The TileCal Preprocessor
To cope with the increased number of interactions expected at the HL-LHC, the ATLAS detector has redesigned the Trigger and DAQ system. The new architecture is based on a fully digital Level-0 trigger: with a maximum latency of 10 s and an average rate of 1 MHz which is ten times higher than the present first level of trigger.

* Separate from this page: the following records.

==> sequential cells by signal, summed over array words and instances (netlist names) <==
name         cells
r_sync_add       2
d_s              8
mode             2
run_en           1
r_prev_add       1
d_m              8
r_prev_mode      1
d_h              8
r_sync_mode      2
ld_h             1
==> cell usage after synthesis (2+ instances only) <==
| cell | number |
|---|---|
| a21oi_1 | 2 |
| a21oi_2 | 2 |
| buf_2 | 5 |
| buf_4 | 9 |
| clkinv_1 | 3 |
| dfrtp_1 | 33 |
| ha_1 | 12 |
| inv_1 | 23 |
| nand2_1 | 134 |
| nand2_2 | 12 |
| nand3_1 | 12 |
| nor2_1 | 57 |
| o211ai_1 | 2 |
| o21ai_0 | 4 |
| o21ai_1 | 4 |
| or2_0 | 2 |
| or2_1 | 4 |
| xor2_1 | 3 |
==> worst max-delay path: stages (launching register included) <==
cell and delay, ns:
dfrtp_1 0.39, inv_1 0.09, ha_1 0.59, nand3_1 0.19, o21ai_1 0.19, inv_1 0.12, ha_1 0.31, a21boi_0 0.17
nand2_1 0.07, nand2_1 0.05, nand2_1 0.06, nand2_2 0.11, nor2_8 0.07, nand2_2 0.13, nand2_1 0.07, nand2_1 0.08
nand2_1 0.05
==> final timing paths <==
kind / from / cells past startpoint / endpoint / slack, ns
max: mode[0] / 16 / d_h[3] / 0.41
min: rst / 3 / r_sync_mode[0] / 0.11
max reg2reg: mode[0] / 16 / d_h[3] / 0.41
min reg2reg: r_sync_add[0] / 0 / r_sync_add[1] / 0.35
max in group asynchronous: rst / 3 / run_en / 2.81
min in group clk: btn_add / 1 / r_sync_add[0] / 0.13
`src/rtl/riscv_pkg.sv`:
```
// Shared RISC-V core definitions: data widths, fetch FSM states, next-PC
// selector and the opcode constants that main_decoder also decodes.
package riscv_pkg;

  localparam int XLEN = 32;
  localparam int ILEN = 32;

  typedef enum logic [2:0] {
    S_REQ  = 3'd0,
    S_WAIT = 3'd1,
    S_HOLD = 3'd2,
    S_DROP = 3'd3,
    S_HALT = 3'd4
  } fetch_state_t;

  typedef enum logic [1:0] {
    PC_HOLD  = 2'd0,
    PC_INC   = 2'd1,
    PC_REDIR = 2'd2
  } pc_sel_t;

  localparam logic [6:0] OP_LOAD   = 7'b0000011;
  localparam logic [6:0] OP_STORE  = 7'b0100011;
  localparam logic [6:0] OP_RTYPE  = 7'b0110011;
  localparam logic [6:0] OP_BRANCH = 7'b1100011;

  // A fetch target must be word aligned.
  function automatic logic is_misaligned(input logic [XLEN-1:0] addr);
    return (addr[1:0] != 2'b00);
  endfunction

endpackage

```
`src/rtl/fetch_pc_gen.sv`:
```
// PC register and next-PC mux (hold / pc+4 / redirect target).
// FETCH_MISALIGN_TRAP_EN: when defined, a misaligned redirect target is kept
// as-is and flagged on o_misaligned; otherwise its low two bits are cleared
// and o_misaligned is tied low.
module fetch_pc_gen
  import riscv_pkg::*;
#(
  parameter logic [XLEN-1:0] RESET_PC = {XLEN{1'b0}}
) (
  input  logic            clk,
  input  logic            rst_n,
  input  pc_sel_t         i_sel,
  input  logic [XLEN-1:0] i_redirect_pc,
  output logic [XLEN-1:0] o_pc,
  output logic [XLEN-1:0] o_pc_plus4,
  output logic            o_misaligned
);

  localparam logic [XLEN-1:0] PC_STEP = XLEN'(3'd4);

  logic [XLEN-1:0] r_pc;
  logic [XLEN-1:0] w_target;

`ifdef FETCH_MISALIGN_TRAP_EN
  assign w_target     = i_redirect_pc;
  assign o_misaligned = is_misaligned(i_redirect_pc);
`else
  assign w_target     = i_redirect_pc & ~XLEN'(2'b11);
  assign o_misaligned = 1'b0;
`endif

  // Wraps modulo 2^XLEN; no overflow is reported.
  assign o_pc_plus4 = r_pc + PC_STEP;
  assign o_pc       = r_pc;

  // PC register: load the selected next-PC source.
  always_ff @(posedge clk or negedge rst_n) begin
    if (!rst_n) begin
      r_pc <= RESET_PC;
    end else begin
      case (i_sel)
        PC_INC:   r_pc <= o_pc_plus4;
        PC_REDIR: r_pc <= w_target;
        PC_HOLD:  r_pc <= r_pc;
        default:  r_pc <= r_pc;
      endcase
    end
  end

endmodule

```
`src/rtl/fetch_unit.sv`:
```
// Instruction-fetch stage: one-outstanding imem requests, instruction
// register held until decode accepts it, redirects from execute.
// FETCH_MISALIGN_TRAP_EN: when defined, a misaligned redirect halts fetch
// with a sticky fetch_err until reset; otherwise fetch_err stays 0.
module fetch_unit
  import riscv_pkg::*;
#(
  parameter logic [XLEN-1:0] RESET_PC = 32'h0000_0000
) (
  input  logic            clk,
  input  logic            rst_n,
  output logic            imem_req_valid,
  input  logic            imem_req_ready,
  output logic [XLEN-1:0] imem_addr,
  input  logic            imem_rsp_valid,
  input  logic [ILEN-1:0] imem_rsp_data,
  output logic            instr_valid,
  input  logic            instr_ready,
  output logic [ILEN-1:0] instr,
  output logic [XLEN-1:0] instr_pc,
  output logic [XLEN-1:0] instr_pc_plus4,
  input  logic            redirect_valid,
  input  logic [XLEN-1:0] redirect_pc,
  output logic            fetch_err
);

  fetch_state_t    r_state;
  logic            r_req_valid;
  logic            r_instr_valid;
  logic [ILEN-1:0] r_instr;
  logic [XLEN-1:0] r_instr_pc;
  logic [XLEN-1:0] r_instr_pc_plus4;
  logic            r_fetch_err;

  pc_sel_t         w_pc_sel;
  logic [XLEN-1:0] w_pc;
  logic [XLEN-1:0] w_pc_plus4;
  logic            w_misaligned;
  logic            w_req_hs;
  logic            w_trap;

  assign w_req_hs = r_req_valid & imem_req_ready;
  // w_misaligned is constant 0 when the trap is not built in.
  assign w_trap   = redirect_valid & w_misaligned & (r_state != S_HALT);

  fetch_pc_gen #(
    .RESET_PC (RESET_PC)
  ) u_pc_gen (
    .clk           (clk),
    .rst_n         (rst_n),
    .i_sel         (w_pc_sel),
    .i_redirect_pc (redirect_pc),
    .o_pc          (w_pc),
    .o_pc_plus4    (w_pc_plus4),
    .o_misaligned  (w_misaligned)
  );

  // Next-PC selection: redirect wins, pc+4 on an accepted response, else hold.
  always_comb begin
    w_pc_sel = PC_HOLD;
    if (r_state == S_HALT) begin
      w_pc_sel = PC_HOLD;
    end else if (redirect_valid) begin
      w_pc_sel = PC_REDIR;
    end else if ((r_state == S_WAIT) && imem_rsp_valid) begin
      w_pc_sel = PC_INC;
    end else begin
      w_pc_sel = PC_HOLD;
    end
  end

  // Fetch FSM with registered request valid and instruction register.
  always_ff @(posedge clk or negedge rst_n) begin
    if (!rst_n) begin
      r_state          <= S_REQ;
      r_req_valid      <= 1'b0;
      r_instr_valid    <= 1'b0;
      r_instr          <= {ILEN{1'b0}};
      r_instr_pc       <= {XLEN{1'b0}};
      r_instr_pc_plus4 <= {XLEN{1'b0}};
      r_fetch_err      <= 1'b0;
    end else if (w_trap) begin
      r_state       <= S_HALT;
      r_req_valid   <= 1'b0;
      r_instr_valid <= 1'b0;
      r_fetch_err   <= 1'b1;
    end else begin
      case (r_state)
        S_REQ: begin
          if (redirect_valid) begin
            // An accepted request is now stale: its response must be dropped.
            r_state     <= w_req_hs ? S_DROP : S_REQ;
            r_req_valid <= ~w_req_hs;
          end else if (w_req_hs) begin
            r_state     <= S_WAIT;
            r_req_valid <= 1'b0;
          end else begin
            r_req_valid <= 1'b1;
          end
        end
        S_WAIT: begin
          if (redirect_valid) begin
            r_state     <= imem_rsp_valid ? S_REQ : S_DROP;
            r_req_valid <= imem_rsp_valid;
          end else if (imem_rsp_valid) begin
            r_state          <= S_HOLD;
            r_instr          <= imem_rsp_data;
            r_instr_pc       <= w_pc;
            r_instr_pc_plus4 <= w_pc_plus4;
            r_instr_valid    <= 1'b1;
          end else begin
            r_req_valid <= 1'b0;
          end
        end
        S_HOLD: begin
          if (redirect_valid || instr_ready) begin
            r_state       <= S_REQ;
            r_instr_valid <= 1'b0;
            r_req_valid   <= 1'b1;
          end else begin
            r_instr_valid <= 1'b1;
          end
        end
        S_DROP: begin
          // A redirect here only moves the PC; the outstanding response is
          // still the one being discarded.
          if (imem_rsp_valid) begin
            r_state     <= S_REQ;
            r_req_valid <= 1'b1;
          end else begin
            r_req_valid <= 1'b0;
          end
        end
        S_HALT: begin
          r_req_valid   <= 1'b0;
          r_instr_valid <= 1'b0;
          r_fetch_err   <= 1'b1;
        end
        default: begin
          r_state       <= S_REQ;
          r_req_valid   <= 1'b0;
          r_instr_valid <= 1'b0;
        end
      endcase
    end
  end

  assign imem_req_valid = r_req_valid;
  assign imem_addr      = w_pc;
  assign instr_valid    = r_instr_valid;
  assign instr          = r_instr;
  assign instr_pc       = r_instr_pc;
  assign instr_pc_plus4 = r_instr_pc_plus4;
  assign fetch_err      = r_fetch_err;

endmodule

```
`config.mk`:
```
export PLATFORM = sky130hd
export DESIGN_NAME = fetch_unit
export DESIGN_NICKNAME = d
export VERILOG_FILES = /design/src/rtl/riscv_pkg.sv /design/src/rtl/fetch_pc_gen.sv /design/src/rtl/fetch_unit.sv
export SDC_FILE = /design/constraint.sdc
export NUM_CORES = 1
export LEC_CHECK = 0
export CORE_MARGIN = 2
export CORE_UTILIZATION = 50
export DETAILED_ROUTE_END_ITERATION = 8
export PLACE_DENSITY = 0.86
export SLEW_MARGIN = 20
export SYNTH_ARGS = -nofsm -noshare
export SYNTH_HDL_FRONTEND = slang
export SYNTH_SLANG_ARGS = --single-unit
```
`constraint.sdc`:
```
create_clock -name clk -period 6.73 [get_ports clk]
set_clock_uncertainty 0.15 [all_clocks]
set_input_delay 0.673 -clock clk [delete_from_list [all_inputs] [get_ports clk]]
set_output_delay 0.673 -clock clk [all_outputs]
set_load 0.005 [all_outputs]
```
==> run_results.csv <==
group,metric,value,unit
setup_path,reg2reg_to,"instr[20]$_DFFE_PN0P_",
global_route,overflow,0,
sta,relSlewSlack,35.88,%
die,die_h,113.8,µm
power_and_ir_drop,power_frac_clock,29.5,%
drt,vias,4762,
cts,postCtsHoldBufs,0,
run_status,status,"completed",
logic_synthesis,synth_ff_type,"dfrtp_1",
global_route,grt_pass1_vias,4803,
sta,fin_crit_sh,46.32,%
cts,h-tree-depth,4,
sta,setup_ws,3.613,ns
setup_path,r2r_cells,6,
layout,final_cell_mix,"189 x clkdlybuf4s50_1, 126 x dfrtp_1, 79 x nand2_1",
die,io_pins,201,
layout,drive_gt1_share,17.74,%
sta,setup_violations,0,
logic_synthesis,ys_seq_area_share,52.35,%
global_route,grt_max_degree,81,
power_and_ir_drop,p_leak,3.470,nW
cts,cts_setup_buffers,0,
cts,worstSkewPairLatency,0.42,ns
setup_path,arrival,3.27,ns
die,die_width,113.8,µm
setup_path,critPathTopFamily,"simple AND/OR/NAND/NOR gates",
layout,diodes,0,
cts,ctsResizeCount,0,
logic_synthesis,ys_top_cells_by_area,"dfrtp_1 52%, mux2_2 11%, xnor2_1 6.8%, nand2_1 5.0%, o21ai_0 2.9%",
cts,cts_root_buffer,"clkbuf_16",
worst_hold_path,hp-class,"input pin to async pin",
setup_path,crit_type,"flop to flop",
logic_synthesis,ys_seq_elements,126,
layout,synthToLayoutAreaGrowth,42.96,%
setup_path,cp_slowest_stage_delay,0.70,ns
power_and_ir_drop,cellPowerDensity,390.5,nW/µm²
die,core,11860,µm²
sta,worstMarginPinSlew,0.9544,ns
drt,post_drt_wl_per_cell,17.34,µm
drt,wirelength,15.26,mm
setup_path,worstPathRequired,6.88,ns
logic_synthesis,synth_top_cell_by_area,"dfrtp_1",
setup_path,worstPathCellList,"inv_1 > ha_1 > and2_1 > nand2_4 > buf_4 > mux2_2",
sta,fin_tns_setup,0,ns
logic_synthesis,ys_types,47,
logic_synthesis,yosys_warnings,0,
logic_synthesis,syn_avg_cell_area,11.09,µm²
power_and_ir_drop,internal-power,0.002447,W
setup_path,worst-r2r-setup-slack,3.61,ns
global_route,antenna_found_initial,0,
setup_path,crit_path_top_delay_cell,"buf_4",
setup_path,crit_fanout,65,
sta,holdWs,0.02781,ns
sta,hold_viol,0,
die,start_util,50.78,%
run,max-cap-violations,0,
place,routabilityCongestion,0.7949,
cts,clock-sinks,126,
sta,rsz0062_at_grt,"no",
power_and_ir_drop,seqPwrFrac,36.8,%
logic_synthesis,netlist_area,6023,µm²
drt,drtIter0Drc,221,
drt,drc,0,
logic_synthesis,synth-edff-count,0,
setup_path,cp_num_buf_inv,2,
setup_path,end_kind,"flop",
logic_synthesis,synth_top_area_share,52.35,%
sta,slew_viol_final,0,
die,dieArea,12940,µm²
cts,cts_buffer_depth,2,
drt,ant_nets,0,
place,place_area,7945,µm²
cts,path_clk_slew,0.06,ns
power_and_ir_drop,ir_drop,0.2174,mV
logic_synthesis,synthCells,543,
die,std_cell_rows,40,
power_and_ir_drop,p_sw,0.0009152,W
cts,cts_tree,"yes",
layout,fillers,822,
logic_synthesis,async_flop_share,100.0,%
sta,fmax,320.8,MHz
layout,final_area,8611,µm²
drt,via_per_inst,5.411,
layout,final_common_cell,"clkdlybuf4s50_1",
place,preCtsSetupSlack,3.188,ns
setup_path,reg2reg_from,"r_state[1]$_DFFE_PN0P_",
drt,firstDrtPassIters,5,
power_and_ir_drop,p_comb_share,33.8,%
place,io_buffers,191,
cts,cts_made_buffers,17,
layout,layout.nets,795,
global_route,grt_first_pass_wirelength,24.90,mm
setup_path,startpoint_type,"flop",
place,dp_hpwl,10.60,mm
power_and_ir_drop,p_sw_share,27.22,%
sta,min_period,3.117,ns
layout,fin_util,72.59,%
global_route,grt_usage,24.65,%
## through the flow
stage | cells | power [W]
after global routing | 880 | 0.003540
after detailed placement | 847 | 0.002385
after floorplan | 549 | 0.001646
final | 880 | 0.003363
after global placement | 847 | 0.002327
after CTS | 879 | 0.003390
## synthesized netlist by cell type (2+ instances only)
cell type	count
ha_1	5
inv_1	8
nor4_2	12
nor3_2	12
nand2_1	80
and4_1	3
o21ai_0	35
xnor2_1	47
nand3_2	2
nor2_1	14
and3_1	7
mux2_2	60
buf_2	19
a31oi_1	2
nor4_1	3
a21oi_1	5
dfrtp_1	126
xor2_1	9
nand3_1	11
buf_1	2
buf_4	8
o21ai_1	30
nor3_1	4
or3_1	2
nand4_1	3
clkbuf_1	13
## worst max path at each step
stage,end,cells past startpoint,startpoint,slack [ns]
detailed placement,instr[1]$_DFFE_PN0P_,6,redirect_valid,3.19
global route,instr[19]$_DFFE_PN0P_,6,r_state[1]$_DFFE_PN0P_,3.39
global placement,instr[20]$_DFFE_PN0P_,6,redirect_valid,3.25
floorplan,instr_pc[10]$_DFFE_PN0P_,9,r_state[1]$_DFFE_PN0P_,4.52
CTS,instr[1]$_DFFE_PN0P_,6,r_state[1]$_DFFE_PN0P_,3.57
finish,instr[20]$_DFFE_PN0P_,6,r_state[1]$_DFFE_PN0P_,3.61
## kinds of logic after synthesis
family	after synthesis	share of synthesized area (%)
xor+xnor	56	8.143
fa+ha+maj	5	1.039
mux	61	11.38
buf+inv	51	4.196
other cells	1	0.06226
compound gates	79	6.980
simple gates	164	15.85
flops	126	52.35
## power by group through the flow
stage               Sequential [W]  Combinational (W)  Clock, W
finish                     0.00124            0.00114  0.000991
global route               0.00127            0.00122   0.00104
CTS                        0.00124            0.00115   0.00101
detailed placement         0.00125            0.00114         0
global placement           0.00123            0.00110         0
floorplan                  0.00124           0.000405         0
## routing by layer
metal	up-vias	track usage (%)	wire length, µm
met4	0	9.837	342
met3	33	4.995	786
met2	174	41.44	7743
met5	-	0	0
li1	2210	-	-
met1	2345	31.49	6384
## registers in the layout, indices dropped and copies added (netlist names)
register,flops
instr_valid,1
instr,32
instr_pc,30
instr_pc_plus4,30
imem_req_valid,1
r_state,2
u_pc_gen.o_pc,30
## final cells by class
| cell class | instances | area, µm² | share of cell area, % |
|---|---|---|---|
| inverters | 8 | 30.03 | 0.3487 |
| well taps | 147 | 183.9 | 2.136 |
| repair buffers | 195 | 1951 | 22.65 |
| clock inverters | 15 | 220.2 | 2.557 |
| multi-input cells | 372 | 2648 | 30.75 |
| clock buffers | 17 | 425.4 | 4.940 |
| flip-flops and latches | 126 | 3153 | 36.62 |
No activity file was read; power rests on OpenSTA's default activity.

The photomultiplier signals are amplified and digitized with two 12-bit ADCs in the Mainboard at 40.08 MHz, synchronously with the HL-LHC bunch crossing. The digital samples are gathered by the Daughterboard which transfers the data continuously through high-speed optical links to the TileCal PreProcessor (TilePPr) located off-detector. The TilePPr stores the high and low gain digital samples into pipeline FIFO memories. In parallel, the deposited cell energy is estimated for every bunch crossing and transmitted to the Trigger and DAQ interface (TDAQi) module. The TDAQi module builds trigger primitive objects which are transferred into the Level-0 trigger system. Upon the reception of a Level-0 acceptance signal, the selected data events are transferred to the Front End LInk eXchange (FELIX) system which implements the interface with the central ATLAS DAQ system. Moreover, the TilePPr receives and propagates to the on-detector electronics the HL-LHC synchronous clock and configuration commands. It also provides a low bandwidth data path for monitoring and control purposes.